Hi Biostars, I am new to handling sequencing data so this is my first time posting here!
So I am trying to remove all reads with any of their base pairs below a threshold quality score, here 32.
I have tried using the FASTQ quality_filter using fastq_quality_filter -q 32 -p 100 -o output.fastq.gz
but when I plot this with FastQC my plot has boxplots with terrible quality score values. When I lower the -p
to something like 95 then the quality scores are very good.
Here is the -p 100
plot:
Here is the -p 95
plot:
Why is this?
I then got tired of the FASTQ package with its lacking documentation and downloaded prinseq (using Bioconda). I tried using this command prinseq-lite.pl -fastq stdin -min_qual_score 32 -out_good null -out_bad stdout | gzip > output.fastq.gz
Which is meant to filter any read that has at least one base with a quality score below 32. (At first I tried saving only the -out_good
but it seems that what is "good" is what passed the filter and is therefore all the reads with a min_qual_score below 32, so now I am taking the -out_bad
).
Here is the "Good":
Here is the "Bad":
But this still fails me and creates yet another boxplot that has some bases with whiskers that go below 32.
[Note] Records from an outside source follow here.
$ cat config.mk
export PLATFORM = sky130hd
export DESIGN_NAME = triangle_sdf_pixel
export DESIGN_NICKNAME = d
export VERILOG_FILES = /design/src/sv/tsdf_pkg.sv /design/src/sv/tsdf_fifo.sv /design/src/sv/tsdf_front.sv /design/src/sv/tsdf_back.sv /design/src/sv/triangle_sdf_pixel.sv
export SDC_FILE = /design/constraint.sdc
export NUM_CORES = 2
export LEC_CHECK = 0
export BUFFER_PORTS_ARGS = -buffer_cell sky130_fd_sc_hd__buf_2
export CELL_PAD_IN_SITES_DETAIL_PLACEMENT = 1
export CELL_PAD_IN_SITES_GLOBAL_PLACEMENT = 1
export CORE_MARGIN = 2
export CORE_UTILIZATION = 35
export DETAILED_ROUTE_END_ITERATION = 8
export HOLD_SLACK_MARGIN = 0.1
export PLACE_DENSITY_LB_ADDON = 0.1
export SLEW_MARGIN = 20
export SYNTH_ARGS = -nofsm -noshare
export SYNTH_HDL_FRONTEND = slang
export SYNTH_SLANG_ARGS = --single-unit
$ cat constraint.sdc
create_clock -name clk -period 24.8 [get_ports clk]
set_input_delay 4.96 -clock clk [delete_from_list [all_inputs] [get_ports clk]]
set_output_delay 4.96 -clock clk [all_outputs]
set_load 0.01 [all_outputs]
I have no idea why none of my attempts are working to achieve my goal and would love help to know why.
Moreover, I have no idea what the "gold standard" for quality of sequencing reads is. If my currently plan is really dumb I'd love to know what would be better for me to do.
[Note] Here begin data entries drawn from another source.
===== src/hw/rtl/bfa_pkg.sv =====
`default_nettype none
// ----------------------------------------------------------------------------
// bfa_pkg
// Shared types and codes of the best-fit aligned allocator.
// ----------------------------------------------------------------------------
package bfa_pkg;

  localparam int unsigned MAX_ENTRIES_DEF = 16;

  typedef struct packed {
    logic        func;
    logic [31:0] req_bytes;
    logic [8:0]  align_bytes;
    logic [31:0] free_addr;
  } alloc_req_t;

  typedef struct packed {
    logic [31:0] granted_addr;
    logic [1:0]  status;
  } alloc_rsp_t;

  localparam logic [1:0] STATUS_OK       = 2'd0;
  localparam logic [1:0] STATUS_NO_FIT   = 2'd1;
  localparam logic [1:0] STATUS_OUT_POOL = 2'd2;
  localparam logic [1:0] STATUS_FULL     = 2'd3;

  localparam logic FUNC_ALLOC = 1'b0;
  localparam logic FUNC_FREE  = 1'b1;

  localparam logic CFG_POOL_BASE  = 1'b0;
  localparam logic CFG_POOL_BYTES = 1'b1;

  typedef enum logic [3:0] {
    OP_NONE,
    OP_LOAD,
    OP_READ,
    OP_GAP,
    OP_PAD,
    OP_EVA,
    OP_EVB,
    OP_SH_INIT,
    OP_READ_PREV,
    OP_WRITE_SHIFT,
    OP_INSERT,
    OP_IDX_INC,
    OP_READ_NEXT,
    OP_WRITE_DEL,
    OP_DEC,
    OP_RESP
  } dp_op_t;

  typedef struct packed {
    dp_op_t     op;
    logic [1:0] rsp_status;
  } dp_cmd_t;

  typedef struct packed {
    logic is_free;
    logic too_large;
    logic table_full;
    logic out_of_pool;
    logic at_count;
    logic rem_done;
    logic found;
    logic hit;
    logic shift_done;
    logic del_done;
  } dp_stat_t;

endpackage
`default_nettype wire


===== src/hw/rtl/bfa_rem.sv =====
`default_nettype none
// ----------------------------------------------------------------------------
// bfa_rem
// Remainder of a 32-bit address by a 9-bit alignment, eight bits per cycle.
// ----------------------------------------------------------------------------
module bfa_rem (
  input  wire logic        clk,
  input  wire logic        rst,
  input  wire logic        load,
  input  wire logic [31:0] dividend,
  input  wire logic [8:0]  divisor,
  output logic             done,
  output logic [8:0]       rem
);

  logic [31:0] q;
  logic [8:0]  r;
  logic [1:0]  cnt;
  logic        busy;
  logic [31:0] q_next;
  logic [8:0]  r_next;

  always_comb begin
    logic [9:0] t;
    q_next = q;
    r_next = r;
    for (int k = 0; k < 8; k++) begin
      t = {r_next, q_next[31]};
      q_next = {q_next[30:0], 1'b0};
      if (t >= {1'b0, divisor}) begin
        r_next = 9'(t - {1'b0, divisor});
      end else begin
        r_next = t[8:0];
      end
    end
  end

  always_ff @(posedge clk) begin
    if (rst) begin
      busy <= 1'b0;
      done <= 1'b0;
      cnt  <= '0;
    end else begin
      done <= 1'b0;
      if (load) begin
        busy <= 1'b1;
        cnt  <= '0;
      end else if (busy) begin
        cnt <= cnt + 2'd1;
        if (cnt == 2'd3) begin
          busy <= 1'b0;
          done <= 1'b1;
        end
      end
    end
  end

  always_ff @(posedge clk) begin
    if (load) begin
      q <= dividend;
      r <= '0;
    end else if (busy) begin
      q <= q_next;
      r <= r_next;
    end
  end

  assign rem = r;

endmodule
`default_nettype wire


===== src/hw/rtl/bfa_dp.sv =====
`default_nettype none
// ----------------------------------------------------------------------------
// bfa_dp
// Datapath: pool registers, entry table, gap evaluation and result register.
// ----------------------------------------------------------------------------
module bfa_dp
  import bfa_pkg::*;
#(
  parameter int unsigned MAX_ENTRIES = MAX_ENTRIES_DEF
) (
  input  wire logic       clk,
  input  wire logic       rst,
  input  wire logic       cfg_we,
  input  wire logic       cfg_index,
  input  wire logic [31:0] cfg_data,
  input  wire alloc_req_t req,
  input  wire dp_cmd_t    cmd,
  output dp_stat_t        stat,
  output alloc_rsp_t      rsp
);

  localparam int unsigned AW = $clog2(MAX_ENTRIES);
  localparam int unsigned CW = $clog2(MAX_ENTRIES + 1);

  logic [31:0] pool_base;
  logic [31:0] pool_bytes;
  logic [63:0] tbl [MAX_ENTRIES];
  logic [63:0] rd_data;
  logic [CW-1:0] count;
  logic [CW-1:0] idx;

  logic        func;
  logic [31:0] req_bytes;
  logic [8:0]  align;
  logic [31:0] free_addr;
  logic [31:0] prev;
  logic [31:0] gap;
  logic        gap_neg;
  logic [8:0]  pad;
  logic [32:0] usable;
  logic [31:0] cand;
  logic        found;
  logic [31:0] best_use;
  logic [31:0] best_start;
  logic [CW-1:0] best_pos;

  logic [32:0] end_sum;
  logic [31:0] endp;
  logic [31:0] hi;
  logic        rem_done;
  logic [8:0]  rem;
  logic        we;
  logic [AW-1:0] wa;
  logic [63:0] wd;
  logic [AW-1:0] ra;
  logic        re;
  logic [CW:0] idx_inc;

  assign end_sum = {1'b0, pool_base} + {1'b0, pool_bytes};
  assign endp    = end_sum[32] ? 32'hFFFF_FFFF : end_sum[31:0];
  assign hi      = stat.at_count ? endp : rd_data[63:32];
  assign idx_inc = {1'b0, idx} + (CW + 1)'(1);

  bfa_rem u_rem (
    .clk      (clk),
    .rst      (rst),
    .load     (cmd.op == OP_GAP),
    .dividend (prev),
    .divisor  (align),
    .done     (rem_done),
    .rem      (rem)
  );

  always_comb begin
    stat.is_free     = (func == FUNC_FREE);
    stat.too_large   = (req_bytes > pool_bytes);
    stat.table_full  = (count == CW'(MAX_ENTRIES));
    stat.out_of_pool = (free_addr < pool_base) || (free_addr > endp);
    stat.at_count    = (idx == count);
    stat.rem_done    = rem_done;
    stat.found       = found;
    stat.hit         = (rd_data[63:32] == free_addr);
    stat.shift_done  = (idx == best_pos);
    stat.del_done    = (idx_inc == {1'b0, count});
  end

  // Table port selection
  always_comb begin
    re = 1'b0;
    ra = idx[AW-1:0];
    we = 1'b0;
    wa = idx[AW-1:0];
    wd = rd_data;
    case (cmd.op)
      OP_READ: begin
        re = 1'b1;
      end
      OP_READ_PREV: begin
        re = 1'b1;
        ra = AW'(idx - CW'(1));
      end
      OP_READ_NEXT: begin
        re = 1'b1;
        ra = AW'(idx_inc);
      end
      OP_WRITE_SHIFT, OP_WRITE_DEL: begin
        we = 1'b1;
      end
      OP_INSERT: begin
        we = 1'b1;
        wa = best_pos[AW-1:0];
        wd = {best_start, best_start + req_bytes};
      end
      default: begin
        re = 1'b0;
      end
    endcase
  end

  always_ff @(posedge clk) begin
    if (we) begin
      tbl[wa] <= wd;
    end
    if (re) begin
      rd_data <= tbl[ra];
    end
  end

  always_ff @(posedge clk) begin
    if (rst) begin
      pool_base  <= '0;
      pool_bytes <= '0;
      count      <= '0;
      found      <= 1'b0;
    end else begin
      if (cfg_we) begin
        if (cfg_index == CFG_POOL_BASE) begin
          pool_base <= cfg_data;
        end else begin
          pool_bytes <= cfg_data;
        end
      end
      case (cmd.op)
        OP_LOAD: found <= 1'b0;
        OP_EVB: begin
          if (!usable[32] && !gap_neg && usable[31:0] >= req_bytes &&
              (!found || usable[31:0] < best_use)) begin
            found <= 1'b1;
          end
        end
        OP_INSERT: count <= count + CW'(1);
        OP_DEC:    count <= count - CW'(1);
        default: ;
      endcase
    end
  end

  always_ff @(posedge clk) begin
    case (cmd.op)
      OP_LOAD: begin
        func      <= req.func;
        req_bytes <= req.req_bytes;
        align     <= (req.align_bytes == 9'd0) ? 9'd1 : req.align_bytes;
        free_addr <= req.free_addr;
        idx       <= '0;
        prev      <= pool_base;
      end
      OP_GAP: begin
        gap_neg <= (hi < prev);
        gap     <= hi - prev;
      end
      OP_PAD: pad <= (rem == 9'd0) ? 9'd0 : align - rem;
      OP_EVA: begin
        usable <= {1'b0, gap} - {24'd0, pad};
        cand   <= prev + {23'd0, pad};
      end
      OP_EVB: begin
        if (!usable[32] && !gap_neg && usable[31:0] >= req_bytes &&
            (!found || usable[31:0] < best_use)) begin
          best_use   <= usable[31:0];
          best_start <= cand;
          best_pos   <= idx;
        end
        prev <= rd_data[31:0];
        if (!stat.at_count) begin
          idx <= idx + CW'(1);
        end
      end
      OP_SH_INIT:                  idx <= count;
      OP_WRITE_SHIFT:              idx <= idx - CW'(1);
      OP_IDX_INC, OP_WRITE_DEL:    idx <= idx + CW'(1);
      OP_RESP: begin
        rsp.status       <= cmd.rsp_status;
        rsp.granted_addr <= (cmd.rsp_status == STATUS_OK && func == FUNC_ALLOC) ?
                            best_start : 32'd0;
      end
      default: ;
    endcase
  end

endmodule
`default_nettype wire


===== src/hw/rtl/bfa_ctrl.sv =====
`default_nettype none
// ----------------------------------------------------------------------------
// bfa_ctrl
// Controller: sequences gap scan, table shifts and the result beat.
// ----------------------------------------------------------------------------
module bfa_ctrl
  import bfa_pkg::*;
(
  input  wire logic     clk,
  input  wire logic     rst,
  input  wire logic     start,
  input  wire dp_stat_t stat,
  output logic          busy,
  output logic          done,
  output dp_cmd_t       cmd
);

  typedef enum logic [3:0] {
    S_IDLE, S_CHECK, S_A_RD, S_A_GAP, S_A_MOD, S_A_EVA, S_A_EVB, S_A_DONE,
    S_A_SHC, S_A_SHW, S_A_INS, S_F_RD, S_F_CMP, S_F_DC, S_F_DW, S_RESP
  } state_t;

  state_t     state;
  state_t     state_next;
  logic [1:0] code;
  logic [1:0] code_next;

  always_comb begin
    state_next     = state;
    code_next      = code;
    cmd.op         = OP_NONE;
    cmd.rsp_status = code;
    case (state)
      S_IDLE: begin
        if (start) begin
          cmd.op     = OP_LOAD;
          state_next = S_CHECK;
        end
      end
      S_CHECK: begin
        if (stat.is_free) begin
          if (stat.out_of_pool) begin
            code_next  = STATUS_OUT_POOL;
            state_next = S_RESP;
          end else begin
            state_next = S_F_RD;
          end
        end else if (stat.too_large) begin
          code_next  = STATUS_NO_FIT;
          state_next = S_RESP;
        end else if (stat.table_full) begin
          code_next  = STATUS_FULL;
          state_next = S_RESP;
        end else begin
          state_next = S_A_RD;
        end
      end
      S_A_RD: begin
        cmd.op     = OP_READ;
        state_next = S_A_GAP;
      end
      S_A_GAP: begin
        cmd.op     = OP_GAP;
        state_next = S_A_MOD;
      end
      S_A_MOD: begin
        if (stat.rem_done) begin
          cmd.op     = OP_PAD;
          state_next = S_A_EVA;
        end
      end
      S_A_EVA: begin
        cmd.op     = OP_EVA;
        state_next = S_A_EVB;
      end
      S_A_EVB: begin
        cmd.op     = OP_EVB;
        state_next = stat.at_count ? S_A_DONE : S_A_RD;
      end
      S_A_DONE: begin
        if (!stat.found) begin
          code_next  = STATUS_NO_FIT;
          state_next = S_RESP;
        end else begin
          cmd.op     = OP_SH_INIT;
          state_next = S_A_SHC;
        end
      end
      S_A_SHC: begin
        if (stat.shift_done) begin
          state_next = S_A_INS;
        end else begin
          cmd.op     = OP_READ_PREV;
          state_next = S_A_SHW;
        end
      end
      S_A_SHW: begin
        cmd.op     = OP_WRITE_SHIFT;
        state_next = S_A_SHC;
      end
      S_A_INS: begin
        cmd.op     = OP_INSERT;
        code_next  = STATUS_OK;
        state_next = S_RESP;
      end
      S_F_RD: begin
        if (stat.at_count) begin
          code_next  = STATUS_OK;
          state_next = S_RESP;
        end else begin
          cmd.op     = OP_READ;
          state_next = S_F_CMP;
        end
      end
      S_F_CMP: begin
        if (stat.hit) begin
          state_next = S_F_DC;
        end else begin
          cmd.op     = OP_IDX_INC;
          state_next = S_F_RD;
        end
      end
      S_F_DC: begin
        if (stat.del_done) begin
          cmd.op     = OP_DEC;
          code_next  = STATUS_OK;
          state_next = S_RESP;
        end else begin
          cmd.op     = OP_READ_NEXT;
          state_next = S_F_DW;
        end
      end
      S_F_DW: begin
        cmd.op     = OP_WRITE_DEL;
        state_next = S_F_DC;
      end
      S_RESP: begin
        cmd.op     = OP_RESP;
        state_next = S_IDLE;
      end
      default: state_next = S_IDLE;
    endcase
  end

  always_ff @(posedge clk) begin
    if (rst) begin
      state <= S_IDLE;
      code  <= STATUS_OK;
      done  <= 1'b0;
    end else begin
      state <= state_next;
      code  <= code_next;
      done  <= (state == S_RESP);
    end
  end

  assign busy = (state != S_IDLE);

endmodule
`default_nettype wire


===== src/hw/rtl/best_fit_aligned_allocator_core.sv =====
`default_nettype none
// Allocate scans table entries + 1 gaps, each one waiting on the remainder unit,
//   then shifts the later entries up one place and inserts the new entry.
// Free scans the entries for the address and moves the later entries down.
// One item at a time; busy stays high until the done beat is issued.
// Reset (rst, synchronous): table empty, pool registers zero, no beat pending.
// The receiver cannot stall: done is high for exactly one cycle per item.
// ----------------------------------------------------------------------------
// best_fit_aligned_allocator_core
// Best-fit allocator over one pool with aligned starts and a sorted table.
// ----------------------------------------------------------------------------
module best_fit_aligned_allocator_core
  import bfa_pkg::*;
#(
  parameter int unsigned MAX_ENTRIES = MAX_ENTRIES_DEF
) (
  input  wire logic        clk,
  input  wire logic        rst,
  // command channel
  input  wire logic        start,
  output logic             busy,
  input  wire alloc_req_t  req,
  // result beat
  output logic             done,
  output alloc_rsp_t       rsp,
  // configuration write channel
  input  wire logic        cfg_valid,
  output logic             cfg_ready,
  input  wire logic        cfg_index,
  input  wire logic [31:0] cfg_data
);

  dp_cmd_t  cmd;
  dp_stat_t stat;

  // Configuration is always taken; the user must write it only while idle (not enforced here).
  assign cfg_ready = 1'b1;

  // Sequence scan, shift and response steps.
  bfa_ctrl u_ctrl (
    .clk   (clk),
    .rst   (rst),
    .start (start),
    .stat  (stat),
    .busy  (busy),
    .done  (done),
    .cmd   (cmd)
  );

  // Hold the table, pool registers and the result register.
  bfa_dp #(
    .MAX_ENTRIES (MAX_ENTRIES)
  ) u_dp (
    .clk       (clk),
    .rst       (rst),
    .cfg_we    (cfg_valid & cfg_ready),
    .cfg_index (cfg_index),
    .cfg_data  (cfg_data),
    .req       (req),
    .cmd       (cmd),
    .stat      (stat),
    .rsp       (rsp)
  );

endmodule
`default_nettype wire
Thanks again in advance for any help!
single read below a threshold or it is single base (in title)?
Sorry its a single base. I have corrected this.
Please use these instructions to add images to your original post from your FastQC scans so we can see what your plots look like: How to add images to a Biostars post
There is no gold standard for Q scores. It all depends on what you need to do. In general, if you are aligning to a good reference genome then you can get away without doing any Q-score filtering. Q scores down to Q10-15 will work in this case.
If you are planning on doing de novo assembly work then it would be justifiable to use Q-score filtering at Q25 and above.
Thanks re the gold standard and I have now saved and uploaded all of the relevant plots!
Have you scanned/trimmed this data for presence of Illumina adapter sequences? It is possible that you have a few short reads and the whiskers may represent those bases (which generally will get low Q scores). In general your data has median Q scores of >32 as expected. Is this a new dataset with Sanger encoding or are you using something downloaded from SRA?
I also recommend that you take a look at bbduk.sh program from BBMap suite. It is a scan/trim program among other things and has easily understandable options.